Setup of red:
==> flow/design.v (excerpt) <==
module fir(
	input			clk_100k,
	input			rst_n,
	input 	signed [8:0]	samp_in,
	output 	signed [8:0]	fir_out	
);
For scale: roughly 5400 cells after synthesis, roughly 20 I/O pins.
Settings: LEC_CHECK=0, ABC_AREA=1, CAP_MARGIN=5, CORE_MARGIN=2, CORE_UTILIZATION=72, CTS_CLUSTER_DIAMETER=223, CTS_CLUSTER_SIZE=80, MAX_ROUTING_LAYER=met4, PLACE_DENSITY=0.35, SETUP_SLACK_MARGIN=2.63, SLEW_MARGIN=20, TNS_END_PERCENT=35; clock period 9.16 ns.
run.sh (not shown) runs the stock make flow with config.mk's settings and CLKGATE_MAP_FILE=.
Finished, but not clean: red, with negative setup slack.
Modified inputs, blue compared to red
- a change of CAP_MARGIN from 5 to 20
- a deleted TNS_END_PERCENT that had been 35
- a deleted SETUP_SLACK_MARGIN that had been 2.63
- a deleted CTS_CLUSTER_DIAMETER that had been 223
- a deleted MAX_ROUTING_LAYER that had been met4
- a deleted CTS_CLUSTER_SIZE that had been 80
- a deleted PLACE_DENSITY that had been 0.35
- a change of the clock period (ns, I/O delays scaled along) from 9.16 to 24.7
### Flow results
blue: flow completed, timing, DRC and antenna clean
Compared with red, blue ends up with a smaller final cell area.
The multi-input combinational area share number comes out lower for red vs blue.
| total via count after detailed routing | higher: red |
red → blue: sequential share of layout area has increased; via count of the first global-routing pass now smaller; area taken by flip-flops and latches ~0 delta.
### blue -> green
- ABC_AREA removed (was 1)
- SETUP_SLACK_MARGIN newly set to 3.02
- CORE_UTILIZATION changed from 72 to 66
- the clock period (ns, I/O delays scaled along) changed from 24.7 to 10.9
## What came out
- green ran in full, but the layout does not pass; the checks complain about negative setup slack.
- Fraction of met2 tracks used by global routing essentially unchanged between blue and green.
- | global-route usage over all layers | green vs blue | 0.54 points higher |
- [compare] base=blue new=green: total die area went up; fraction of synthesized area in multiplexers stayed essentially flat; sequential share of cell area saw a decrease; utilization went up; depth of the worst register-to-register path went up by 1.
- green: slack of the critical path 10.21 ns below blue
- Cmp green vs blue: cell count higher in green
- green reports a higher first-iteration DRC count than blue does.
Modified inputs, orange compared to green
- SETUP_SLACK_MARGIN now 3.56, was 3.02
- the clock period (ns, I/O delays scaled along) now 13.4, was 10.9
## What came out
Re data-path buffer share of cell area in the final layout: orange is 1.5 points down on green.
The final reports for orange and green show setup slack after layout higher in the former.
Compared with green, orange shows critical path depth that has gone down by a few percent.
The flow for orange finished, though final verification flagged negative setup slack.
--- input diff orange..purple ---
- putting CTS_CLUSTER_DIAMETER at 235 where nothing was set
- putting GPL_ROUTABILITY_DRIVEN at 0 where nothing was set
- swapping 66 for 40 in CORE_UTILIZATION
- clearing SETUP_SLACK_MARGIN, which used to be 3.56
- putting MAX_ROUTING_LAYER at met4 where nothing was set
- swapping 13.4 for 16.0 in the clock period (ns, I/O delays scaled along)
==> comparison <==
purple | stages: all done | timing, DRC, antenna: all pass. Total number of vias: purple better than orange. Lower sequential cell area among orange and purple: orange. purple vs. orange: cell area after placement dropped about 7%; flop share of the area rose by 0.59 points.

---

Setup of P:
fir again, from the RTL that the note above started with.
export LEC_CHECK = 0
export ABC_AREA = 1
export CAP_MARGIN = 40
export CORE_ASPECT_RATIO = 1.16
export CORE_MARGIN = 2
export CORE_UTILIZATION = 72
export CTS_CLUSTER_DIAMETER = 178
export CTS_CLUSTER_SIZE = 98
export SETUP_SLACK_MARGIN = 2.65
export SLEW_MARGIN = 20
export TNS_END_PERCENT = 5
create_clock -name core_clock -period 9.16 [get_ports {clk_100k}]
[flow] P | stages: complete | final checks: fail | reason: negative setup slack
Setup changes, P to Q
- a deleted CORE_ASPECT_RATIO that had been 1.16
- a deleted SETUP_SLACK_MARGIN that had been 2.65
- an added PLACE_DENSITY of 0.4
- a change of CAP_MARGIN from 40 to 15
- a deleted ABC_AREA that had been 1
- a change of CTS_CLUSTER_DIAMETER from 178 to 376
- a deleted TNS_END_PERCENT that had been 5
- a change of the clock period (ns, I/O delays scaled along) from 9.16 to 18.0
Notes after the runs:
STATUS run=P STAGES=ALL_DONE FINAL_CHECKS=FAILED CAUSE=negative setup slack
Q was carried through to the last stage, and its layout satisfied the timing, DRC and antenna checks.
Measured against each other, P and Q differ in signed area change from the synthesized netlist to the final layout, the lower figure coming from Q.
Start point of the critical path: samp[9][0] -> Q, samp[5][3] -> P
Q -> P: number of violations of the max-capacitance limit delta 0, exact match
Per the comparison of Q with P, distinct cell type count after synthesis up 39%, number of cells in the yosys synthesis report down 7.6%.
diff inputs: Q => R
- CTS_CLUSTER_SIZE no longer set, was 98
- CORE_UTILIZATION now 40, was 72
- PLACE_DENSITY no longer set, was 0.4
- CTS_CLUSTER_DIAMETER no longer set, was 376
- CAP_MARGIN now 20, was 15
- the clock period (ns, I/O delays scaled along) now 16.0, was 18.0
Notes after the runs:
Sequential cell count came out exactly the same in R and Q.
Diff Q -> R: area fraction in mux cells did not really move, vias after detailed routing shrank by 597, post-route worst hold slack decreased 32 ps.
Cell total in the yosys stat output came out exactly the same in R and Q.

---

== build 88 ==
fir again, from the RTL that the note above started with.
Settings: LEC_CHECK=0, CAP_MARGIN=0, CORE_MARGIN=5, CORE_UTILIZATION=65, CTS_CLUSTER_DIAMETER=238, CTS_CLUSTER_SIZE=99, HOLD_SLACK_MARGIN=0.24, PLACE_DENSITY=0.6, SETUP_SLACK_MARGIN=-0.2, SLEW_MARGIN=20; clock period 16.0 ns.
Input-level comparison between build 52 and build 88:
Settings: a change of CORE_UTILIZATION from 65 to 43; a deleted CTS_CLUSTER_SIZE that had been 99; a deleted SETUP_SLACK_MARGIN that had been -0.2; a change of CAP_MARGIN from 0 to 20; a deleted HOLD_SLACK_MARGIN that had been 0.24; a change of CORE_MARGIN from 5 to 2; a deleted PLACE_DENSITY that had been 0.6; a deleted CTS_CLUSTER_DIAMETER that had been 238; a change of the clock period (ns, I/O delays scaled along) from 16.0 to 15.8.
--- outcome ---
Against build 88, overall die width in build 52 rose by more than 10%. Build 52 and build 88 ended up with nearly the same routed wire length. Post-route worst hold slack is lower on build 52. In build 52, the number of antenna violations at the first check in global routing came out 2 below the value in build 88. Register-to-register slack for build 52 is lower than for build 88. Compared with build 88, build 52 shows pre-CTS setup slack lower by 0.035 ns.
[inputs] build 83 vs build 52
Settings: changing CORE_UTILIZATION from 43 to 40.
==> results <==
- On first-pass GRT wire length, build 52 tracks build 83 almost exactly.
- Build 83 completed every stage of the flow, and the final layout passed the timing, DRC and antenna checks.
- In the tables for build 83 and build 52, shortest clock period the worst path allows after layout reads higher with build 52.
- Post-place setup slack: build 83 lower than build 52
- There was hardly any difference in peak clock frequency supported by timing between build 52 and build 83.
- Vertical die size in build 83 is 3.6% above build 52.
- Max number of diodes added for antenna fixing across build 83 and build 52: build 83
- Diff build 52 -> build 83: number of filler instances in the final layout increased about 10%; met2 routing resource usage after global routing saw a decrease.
--
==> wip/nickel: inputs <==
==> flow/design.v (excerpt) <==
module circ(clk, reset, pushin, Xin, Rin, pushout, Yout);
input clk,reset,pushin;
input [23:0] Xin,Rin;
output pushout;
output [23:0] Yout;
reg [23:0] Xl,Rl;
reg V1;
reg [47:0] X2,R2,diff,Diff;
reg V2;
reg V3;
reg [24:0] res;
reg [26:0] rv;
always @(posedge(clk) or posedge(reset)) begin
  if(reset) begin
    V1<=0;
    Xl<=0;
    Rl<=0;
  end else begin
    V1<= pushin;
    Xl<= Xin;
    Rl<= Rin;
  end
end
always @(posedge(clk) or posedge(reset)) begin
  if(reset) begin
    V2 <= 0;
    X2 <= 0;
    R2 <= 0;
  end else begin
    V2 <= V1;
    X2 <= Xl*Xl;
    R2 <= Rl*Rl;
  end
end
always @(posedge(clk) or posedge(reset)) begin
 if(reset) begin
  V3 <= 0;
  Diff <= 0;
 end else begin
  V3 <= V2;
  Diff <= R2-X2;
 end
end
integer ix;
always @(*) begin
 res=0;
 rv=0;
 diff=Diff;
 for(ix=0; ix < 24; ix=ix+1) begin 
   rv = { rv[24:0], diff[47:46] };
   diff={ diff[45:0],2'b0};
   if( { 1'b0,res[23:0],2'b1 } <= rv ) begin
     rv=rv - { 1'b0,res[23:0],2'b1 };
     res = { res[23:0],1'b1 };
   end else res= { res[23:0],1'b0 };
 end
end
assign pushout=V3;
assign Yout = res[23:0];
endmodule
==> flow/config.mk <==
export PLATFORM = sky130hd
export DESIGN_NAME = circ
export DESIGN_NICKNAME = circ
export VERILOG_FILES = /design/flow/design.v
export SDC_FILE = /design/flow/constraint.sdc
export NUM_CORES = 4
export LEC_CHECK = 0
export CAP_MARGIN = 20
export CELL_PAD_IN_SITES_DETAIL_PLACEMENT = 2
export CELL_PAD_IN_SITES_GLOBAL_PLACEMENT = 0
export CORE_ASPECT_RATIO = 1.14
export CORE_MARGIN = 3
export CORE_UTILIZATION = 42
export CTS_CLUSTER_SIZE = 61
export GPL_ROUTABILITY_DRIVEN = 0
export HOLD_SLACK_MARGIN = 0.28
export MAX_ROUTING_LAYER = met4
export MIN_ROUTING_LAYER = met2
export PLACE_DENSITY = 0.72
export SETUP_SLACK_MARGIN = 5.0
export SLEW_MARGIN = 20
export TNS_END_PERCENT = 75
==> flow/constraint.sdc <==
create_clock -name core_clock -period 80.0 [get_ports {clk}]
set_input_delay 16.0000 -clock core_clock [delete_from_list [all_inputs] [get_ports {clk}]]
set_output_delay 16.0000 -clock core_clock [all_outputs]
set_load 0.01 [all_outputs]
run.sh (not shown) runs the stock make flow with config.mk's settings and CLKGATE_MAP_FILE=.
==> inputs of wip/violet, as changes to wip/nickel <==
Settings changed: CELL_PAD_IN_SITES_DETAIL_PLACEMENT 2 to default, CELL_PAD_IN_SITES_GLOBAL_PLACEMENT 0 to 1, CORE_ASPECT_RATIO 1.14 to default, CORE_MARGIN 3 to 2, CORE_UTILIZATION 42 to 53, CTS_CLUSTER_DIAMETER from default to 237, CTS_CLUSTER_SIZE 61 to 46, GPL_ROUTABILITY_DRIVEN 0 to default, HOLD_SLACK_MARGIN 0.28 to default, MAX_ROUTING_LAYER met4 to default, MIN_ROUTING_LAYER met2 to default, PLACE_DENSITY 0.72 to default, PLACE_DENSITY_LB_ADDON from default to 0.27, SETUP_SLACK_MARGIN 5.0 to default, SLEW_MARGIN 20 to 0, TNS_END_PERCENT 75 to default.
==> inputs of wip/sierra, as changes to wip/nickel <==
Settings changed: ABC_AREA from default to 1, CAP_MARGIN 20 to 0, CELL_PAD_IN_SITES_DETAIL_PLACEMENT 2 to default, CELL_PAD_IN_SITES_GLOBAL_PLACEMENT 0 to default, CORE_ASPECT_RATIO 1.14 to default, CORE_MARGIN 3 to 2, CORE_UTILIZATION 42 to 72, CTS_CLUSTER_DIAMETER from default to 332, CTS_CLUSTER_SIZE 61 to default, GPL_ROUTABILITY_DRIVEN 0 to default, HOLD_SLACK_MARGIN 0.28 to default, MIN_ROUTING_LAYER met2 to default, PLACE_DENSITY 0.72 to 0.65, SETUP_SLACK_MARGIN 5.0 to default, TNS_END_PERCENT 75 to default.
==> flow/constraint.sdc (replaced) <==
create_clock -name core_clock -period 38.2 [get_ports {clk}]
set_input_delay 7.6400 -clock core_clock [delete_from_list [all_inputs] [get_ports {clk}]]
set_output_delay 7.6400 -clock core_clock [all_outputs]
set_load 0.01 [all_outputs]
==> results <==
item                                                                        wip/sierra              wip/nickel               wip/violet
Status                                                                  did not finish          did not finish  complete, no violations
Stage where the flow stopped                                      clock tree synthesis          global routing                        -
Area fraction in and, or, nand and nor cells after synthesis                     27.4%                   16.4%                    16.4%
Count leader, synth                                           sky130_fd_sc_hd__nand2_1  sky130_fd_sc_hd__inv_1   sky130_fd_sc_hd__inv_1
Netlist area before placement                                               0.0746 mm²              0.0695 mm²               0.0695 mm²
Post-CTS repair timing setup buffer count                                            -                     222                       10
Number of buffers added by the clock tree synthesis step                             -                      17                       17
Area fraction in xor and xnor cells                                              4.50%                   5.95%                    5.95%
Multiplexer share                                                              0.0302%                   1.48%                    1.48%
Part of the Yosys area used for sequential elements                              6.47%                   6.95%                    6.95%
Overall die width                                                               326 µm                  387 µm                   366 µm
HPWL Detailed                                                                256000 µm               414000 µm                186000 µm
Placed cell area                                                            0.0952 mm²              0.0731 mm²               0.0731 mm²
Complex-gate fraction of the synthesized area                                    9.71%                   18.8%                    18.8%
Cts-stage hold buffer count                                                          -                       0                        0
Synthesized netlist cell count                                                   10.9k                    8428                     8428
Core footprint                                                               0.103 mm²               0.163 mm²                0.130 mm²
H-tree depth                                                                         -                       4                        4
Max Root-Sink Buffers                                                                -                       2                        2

- [YOUR TASK]: Scan the material above. Copy each line that holds the word "vias".

- [ANSWER FOR THIS EXERCISE]:
purple | stages: all done | timing, DRC, antenna: all pass. Total number of vias: purple better than orange. Lower sequential cell area among orange and purple: orange. purple vs. orange: cell area after placement dropped about 7%; flop share of the area rose by 0.59 points.
Diff Q -> R: area fraction in mux cells did not really move, vias after detailed routing shrank by 597, post-route worst hold slack decreased 32 ps.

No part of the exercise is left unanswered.